* [What the task requires] Every line below that holds "cycles" must be copied.

START Records supplied

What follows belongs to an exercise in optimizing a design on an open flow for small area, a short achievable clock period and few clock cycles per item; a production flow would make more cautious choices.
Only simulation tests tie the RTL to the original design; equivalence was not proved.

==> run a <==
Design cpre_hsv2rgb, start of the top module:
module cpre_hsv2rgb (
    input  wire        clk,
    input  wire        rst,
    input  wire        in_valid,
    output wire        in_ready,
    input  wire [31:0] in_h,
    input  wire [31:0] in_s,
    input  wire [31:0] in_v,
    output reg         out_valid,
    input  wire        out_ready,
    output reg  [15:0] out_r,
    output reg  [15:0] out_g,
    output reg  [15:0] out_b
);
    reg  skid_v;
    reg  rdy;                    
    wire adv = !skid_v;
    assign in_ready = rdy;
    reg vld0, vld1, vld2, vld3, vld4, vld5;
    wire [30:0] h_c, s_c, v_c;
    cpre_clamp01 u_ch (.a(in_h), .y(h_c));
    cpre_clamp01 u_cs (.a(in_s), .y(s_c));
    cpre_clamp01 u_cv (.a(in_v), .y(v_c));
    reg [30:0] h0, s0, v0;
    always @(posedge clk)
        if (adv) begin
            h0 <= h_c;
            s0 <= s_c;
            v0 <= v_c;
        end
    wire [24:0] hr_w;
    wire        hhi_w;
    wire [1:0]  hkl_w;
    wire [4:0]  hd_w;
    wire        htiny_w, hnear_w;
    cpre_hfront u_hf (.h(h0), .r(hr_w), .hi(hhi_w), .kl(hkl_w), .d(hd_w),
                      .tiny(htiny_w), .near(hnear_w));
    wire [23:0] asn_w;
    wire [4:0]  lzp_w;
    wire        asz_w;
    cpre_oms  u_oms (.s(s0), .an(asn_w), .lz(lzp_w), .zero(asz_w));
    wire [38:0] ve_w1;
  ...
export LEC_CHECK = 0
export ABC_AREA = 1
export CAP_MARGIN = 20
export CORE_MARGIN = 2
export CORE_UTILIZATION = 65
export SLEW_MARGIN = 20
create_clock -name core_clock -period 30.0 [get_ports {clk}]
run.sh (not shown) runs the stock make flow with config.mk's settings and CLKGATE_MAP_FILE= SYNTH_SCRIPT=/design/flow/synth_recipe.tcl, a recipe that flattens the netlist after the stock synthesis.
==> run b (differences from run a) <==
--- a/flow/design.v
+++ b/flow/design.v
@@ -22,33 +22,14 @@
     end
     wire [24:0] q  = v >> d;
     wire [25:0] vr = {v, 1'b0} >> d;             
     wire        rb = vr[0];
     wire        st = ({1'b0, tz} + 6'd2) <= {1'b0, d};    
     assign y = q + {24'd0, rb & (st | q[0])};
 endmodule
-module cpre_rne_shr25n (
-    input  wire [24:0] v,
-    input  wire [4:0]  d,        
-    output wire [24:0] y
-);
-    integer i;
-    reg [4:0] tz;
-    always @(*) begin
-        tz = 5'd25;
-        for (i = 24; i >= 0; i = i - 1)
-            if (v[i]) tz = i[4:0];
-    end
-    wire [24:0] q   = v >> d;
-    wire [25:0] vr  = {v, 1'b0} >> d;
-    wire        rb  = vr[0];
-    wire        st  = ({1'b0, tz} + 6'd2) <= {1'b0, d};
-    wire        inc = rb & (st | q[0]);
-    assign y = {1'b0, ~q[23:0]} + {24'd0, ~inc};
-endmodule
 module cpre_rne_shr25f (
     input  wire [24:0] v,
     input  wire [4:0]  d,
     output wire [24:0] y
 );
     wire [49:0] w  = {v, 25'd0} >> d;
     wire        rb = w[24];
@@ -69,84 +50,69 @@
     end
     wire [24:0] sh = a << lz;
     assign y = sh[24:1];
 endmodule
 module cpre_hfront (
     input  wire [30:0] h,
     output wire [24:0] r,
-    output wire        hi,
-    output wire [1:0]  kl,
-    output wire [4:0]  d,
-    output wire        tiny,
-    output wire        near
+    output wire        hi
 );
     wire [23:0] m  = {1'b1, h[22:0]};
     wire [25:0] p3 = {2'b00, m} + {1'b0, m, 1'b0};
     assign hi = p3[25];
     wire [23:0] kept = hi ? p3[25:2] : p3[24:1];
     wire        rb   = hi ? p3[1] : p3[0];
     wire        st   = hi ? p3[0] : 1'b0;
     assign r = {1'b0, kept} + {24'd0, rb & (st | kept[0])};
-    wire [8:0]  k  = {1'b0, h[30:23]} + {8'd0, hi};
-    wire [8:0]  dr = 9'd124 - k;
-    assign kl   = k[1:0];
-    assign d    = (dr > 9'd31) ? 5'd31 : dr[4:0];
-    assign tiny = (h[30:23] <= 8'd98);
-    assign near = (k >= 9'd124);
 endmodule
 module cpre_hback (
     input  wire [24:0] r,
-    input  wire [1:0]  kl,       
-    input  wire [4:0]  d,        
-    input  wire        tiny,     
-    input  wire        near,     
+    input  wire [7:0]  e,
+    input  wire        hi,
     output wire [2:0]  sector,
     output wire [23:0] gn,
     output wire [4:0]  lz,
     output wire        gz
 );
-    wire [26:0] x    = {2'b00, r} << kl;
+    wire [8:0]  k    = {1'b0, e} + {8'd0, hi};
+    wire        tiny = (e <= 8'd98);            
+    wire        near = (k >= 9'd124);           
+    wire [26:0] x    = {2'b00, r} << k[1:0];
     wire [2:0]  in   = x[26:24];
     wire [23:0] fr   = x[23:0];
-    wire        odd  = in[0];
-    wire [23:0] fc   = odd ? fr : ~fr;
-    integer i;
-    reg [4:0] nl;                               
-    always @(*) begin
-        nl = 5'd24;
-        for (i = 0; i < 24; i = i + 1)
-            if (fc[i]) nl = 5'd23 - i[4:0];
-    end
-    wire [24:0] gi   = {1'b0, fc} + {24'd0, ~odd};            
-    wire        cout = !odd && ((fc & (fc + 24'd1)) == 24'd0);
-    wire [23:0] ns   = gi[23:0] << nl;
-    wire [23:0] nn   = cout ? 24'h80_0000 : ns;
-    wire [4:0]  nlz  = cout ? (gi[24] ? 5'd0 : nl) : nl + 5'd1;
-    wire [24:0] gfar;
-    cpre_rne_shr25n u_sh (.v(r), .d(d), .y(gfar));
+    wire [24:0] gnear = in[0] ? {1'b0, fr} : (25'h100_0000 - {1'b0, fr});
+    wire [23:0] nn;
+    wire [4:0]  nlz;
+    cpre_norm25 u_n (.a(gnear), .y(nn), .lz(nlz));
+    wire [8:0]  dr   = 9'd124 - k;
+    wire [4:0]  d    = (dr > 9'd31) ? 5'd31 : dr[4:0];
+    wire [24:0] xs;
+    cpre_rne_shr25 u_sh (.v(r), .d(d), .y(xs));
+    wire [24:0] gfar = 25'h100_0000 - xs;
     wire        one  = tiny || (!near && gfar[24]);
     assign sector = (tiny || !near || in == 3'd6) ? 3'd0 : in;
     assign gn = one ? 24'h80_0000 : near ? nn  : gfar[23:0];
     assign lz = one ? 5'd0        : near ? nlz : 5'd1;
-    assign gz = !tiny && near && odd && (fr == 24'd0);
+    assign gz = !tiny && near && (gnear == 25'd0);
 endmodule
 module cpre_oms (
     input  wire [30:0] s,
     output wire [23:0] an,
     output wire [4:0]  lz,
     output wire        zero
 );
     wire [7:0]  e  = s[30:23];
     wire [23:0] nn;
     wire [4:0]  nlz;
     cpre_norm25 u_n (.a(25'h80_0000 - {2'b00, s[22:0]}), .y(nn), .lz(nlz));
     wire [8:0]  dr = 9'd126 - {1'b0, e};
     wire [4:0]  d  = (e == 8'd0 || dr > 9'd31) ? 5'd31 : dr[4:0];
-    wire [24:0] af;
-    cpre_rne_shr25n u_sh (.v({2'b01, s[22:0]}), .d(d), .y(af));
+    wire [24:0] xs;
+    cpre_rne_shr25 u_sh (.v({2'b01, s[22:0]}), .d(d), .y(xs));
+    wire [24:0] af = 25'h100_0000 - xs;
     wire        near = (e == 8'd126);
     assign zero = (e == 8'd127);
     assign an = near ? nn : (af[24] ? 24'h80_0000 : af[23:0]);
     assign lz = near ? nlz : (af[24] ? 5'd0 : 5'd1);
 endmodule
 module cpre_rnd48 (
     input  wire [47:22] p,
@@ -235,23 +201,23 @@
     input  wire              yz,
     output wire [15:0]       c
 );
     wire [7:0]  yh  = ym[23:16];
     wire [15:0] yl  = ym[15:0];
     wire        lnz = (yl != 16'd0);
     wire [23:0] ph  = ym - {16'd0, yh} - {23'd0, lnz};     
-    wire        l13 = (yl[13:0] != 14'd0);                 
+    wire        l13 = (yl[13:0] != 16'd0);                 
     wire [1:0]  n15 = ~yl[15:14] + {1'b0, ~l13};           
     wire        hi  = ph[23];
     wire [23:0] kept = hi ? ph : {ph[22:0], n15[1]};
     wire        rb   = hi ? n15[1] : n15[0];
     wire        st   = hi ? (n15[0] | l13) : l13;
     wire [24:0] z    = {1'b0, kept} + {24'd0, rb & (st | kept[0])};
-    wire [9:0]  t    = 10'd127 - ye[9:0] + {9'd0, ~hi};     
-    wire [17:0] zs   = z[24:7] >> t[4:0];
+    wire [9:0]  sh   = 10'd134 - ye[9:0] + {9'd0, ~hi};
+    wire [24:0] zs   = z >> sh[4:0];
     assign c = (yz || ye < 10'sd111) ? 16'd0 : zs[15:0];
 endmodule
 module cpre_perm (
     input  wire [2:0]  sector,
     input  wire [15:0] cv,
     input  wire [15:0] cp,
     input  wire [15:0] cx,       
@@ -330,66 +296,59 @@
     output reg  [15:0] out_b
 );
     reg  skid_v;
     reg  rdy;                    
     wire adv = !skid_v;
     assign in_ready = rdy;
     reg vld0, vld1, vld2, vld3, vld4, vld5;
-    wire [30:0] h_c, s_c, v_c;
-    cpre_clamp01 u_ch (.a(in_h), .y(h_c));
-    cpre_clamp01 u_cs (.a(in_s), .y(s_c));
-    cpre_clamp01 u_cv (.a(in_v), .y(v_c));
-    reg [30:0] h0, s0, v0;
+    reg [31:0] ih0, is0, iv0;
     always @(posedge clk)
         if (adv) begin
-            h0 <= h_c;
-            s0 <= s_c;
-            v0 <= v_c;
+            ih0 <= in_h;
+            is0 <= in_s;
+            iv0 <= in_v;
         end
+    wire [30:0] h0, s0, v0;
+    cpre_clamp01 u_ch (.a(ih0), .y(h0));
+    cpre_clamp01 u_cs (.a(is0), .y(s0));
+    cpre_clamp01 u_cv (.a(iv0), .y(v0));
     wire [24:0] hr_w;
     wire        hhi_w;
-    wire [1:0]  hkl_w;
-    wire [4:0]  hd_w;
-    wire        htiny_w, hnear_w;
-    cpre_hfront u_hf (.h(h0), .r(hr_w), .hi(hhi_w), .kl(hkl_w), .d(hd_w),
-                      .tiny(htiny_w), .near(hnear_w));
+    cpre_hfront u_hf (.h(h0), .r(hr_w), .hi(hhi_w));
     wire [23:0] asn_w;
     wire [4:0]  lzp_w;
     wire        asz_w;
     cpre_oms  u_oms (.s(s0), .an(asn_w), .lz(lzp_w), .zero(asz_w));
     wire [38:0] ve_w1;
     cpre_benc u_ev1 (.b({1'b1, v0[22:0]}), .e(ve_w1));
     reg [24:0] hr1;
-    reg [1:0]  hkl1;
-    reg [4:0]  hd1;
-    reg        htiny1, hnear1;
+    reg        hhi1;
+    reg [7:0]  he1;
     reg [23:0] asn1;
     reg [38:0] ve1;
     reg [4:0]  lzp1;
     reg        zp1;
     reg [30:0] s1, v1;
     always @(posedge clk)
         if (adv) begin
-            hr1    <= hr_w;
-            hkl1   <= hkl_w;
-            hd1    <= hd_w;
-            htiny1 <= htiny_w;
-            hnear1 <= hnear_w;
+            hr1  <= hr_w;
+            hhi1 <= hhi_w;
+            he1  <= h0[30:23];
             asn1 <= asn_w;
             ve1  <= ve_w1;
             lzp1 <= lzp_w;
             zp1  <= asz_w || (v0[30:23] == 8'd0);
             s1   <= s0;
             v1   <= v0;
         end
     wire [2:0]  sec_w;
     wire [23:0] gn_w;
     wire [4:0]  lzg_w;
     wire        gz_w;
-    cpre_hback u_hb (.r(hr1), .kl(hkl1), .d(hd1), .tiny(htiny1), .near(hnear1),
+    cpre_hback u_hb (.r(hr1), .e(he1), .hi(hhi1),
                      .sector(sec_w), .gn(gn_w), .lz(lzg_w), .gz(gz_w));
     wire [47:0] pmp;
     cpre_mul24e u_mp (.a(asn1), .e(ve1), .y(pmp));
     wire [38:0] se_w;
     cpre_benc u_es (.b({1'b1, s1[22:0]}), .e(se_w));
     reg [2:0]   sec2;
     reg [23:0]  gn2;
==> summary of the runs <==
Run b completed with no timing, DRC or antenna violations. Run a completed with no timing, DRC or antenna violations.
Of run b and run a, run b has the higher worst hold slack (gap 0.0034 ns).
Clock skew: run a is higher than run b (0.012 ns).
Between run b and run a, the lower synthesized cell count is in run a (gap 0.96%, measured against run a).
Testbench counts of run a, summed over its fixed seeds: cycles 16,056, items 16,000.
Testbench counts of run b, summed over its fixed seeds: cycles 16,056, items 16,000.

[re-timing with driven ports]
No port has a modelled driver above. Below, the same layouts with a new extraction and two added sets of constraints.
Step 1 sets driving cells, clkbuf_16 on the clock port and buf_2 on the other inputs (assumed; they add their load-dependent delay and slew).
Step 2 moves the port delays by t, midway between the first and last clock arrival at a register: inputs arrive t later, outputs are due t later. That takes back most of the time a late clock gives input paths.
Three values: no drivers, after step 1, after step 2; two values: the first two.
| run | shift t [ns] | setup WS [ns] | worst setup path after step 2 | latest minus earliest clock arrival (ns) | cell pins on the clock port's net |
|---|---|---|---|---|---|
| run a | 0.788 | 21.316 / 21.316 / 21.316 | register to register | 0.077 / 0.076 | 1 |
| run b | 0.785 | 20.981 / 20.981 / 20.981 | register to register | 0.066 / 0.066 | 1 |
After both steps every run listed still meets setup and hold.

END Records supplied

* [Exercise solution]
What follows belongs to an exercise in optimizing a design on an open flow for small area, a short achievable clock period and few clock cycles per item; a production flow would make more cautious choices.
Testbench counts of run a, summed over its fixed seeds: cycles 16,056, items 16,000.
Testbench counts of run b, summed over its fixed seeds: cycles 16,056, items 16,000.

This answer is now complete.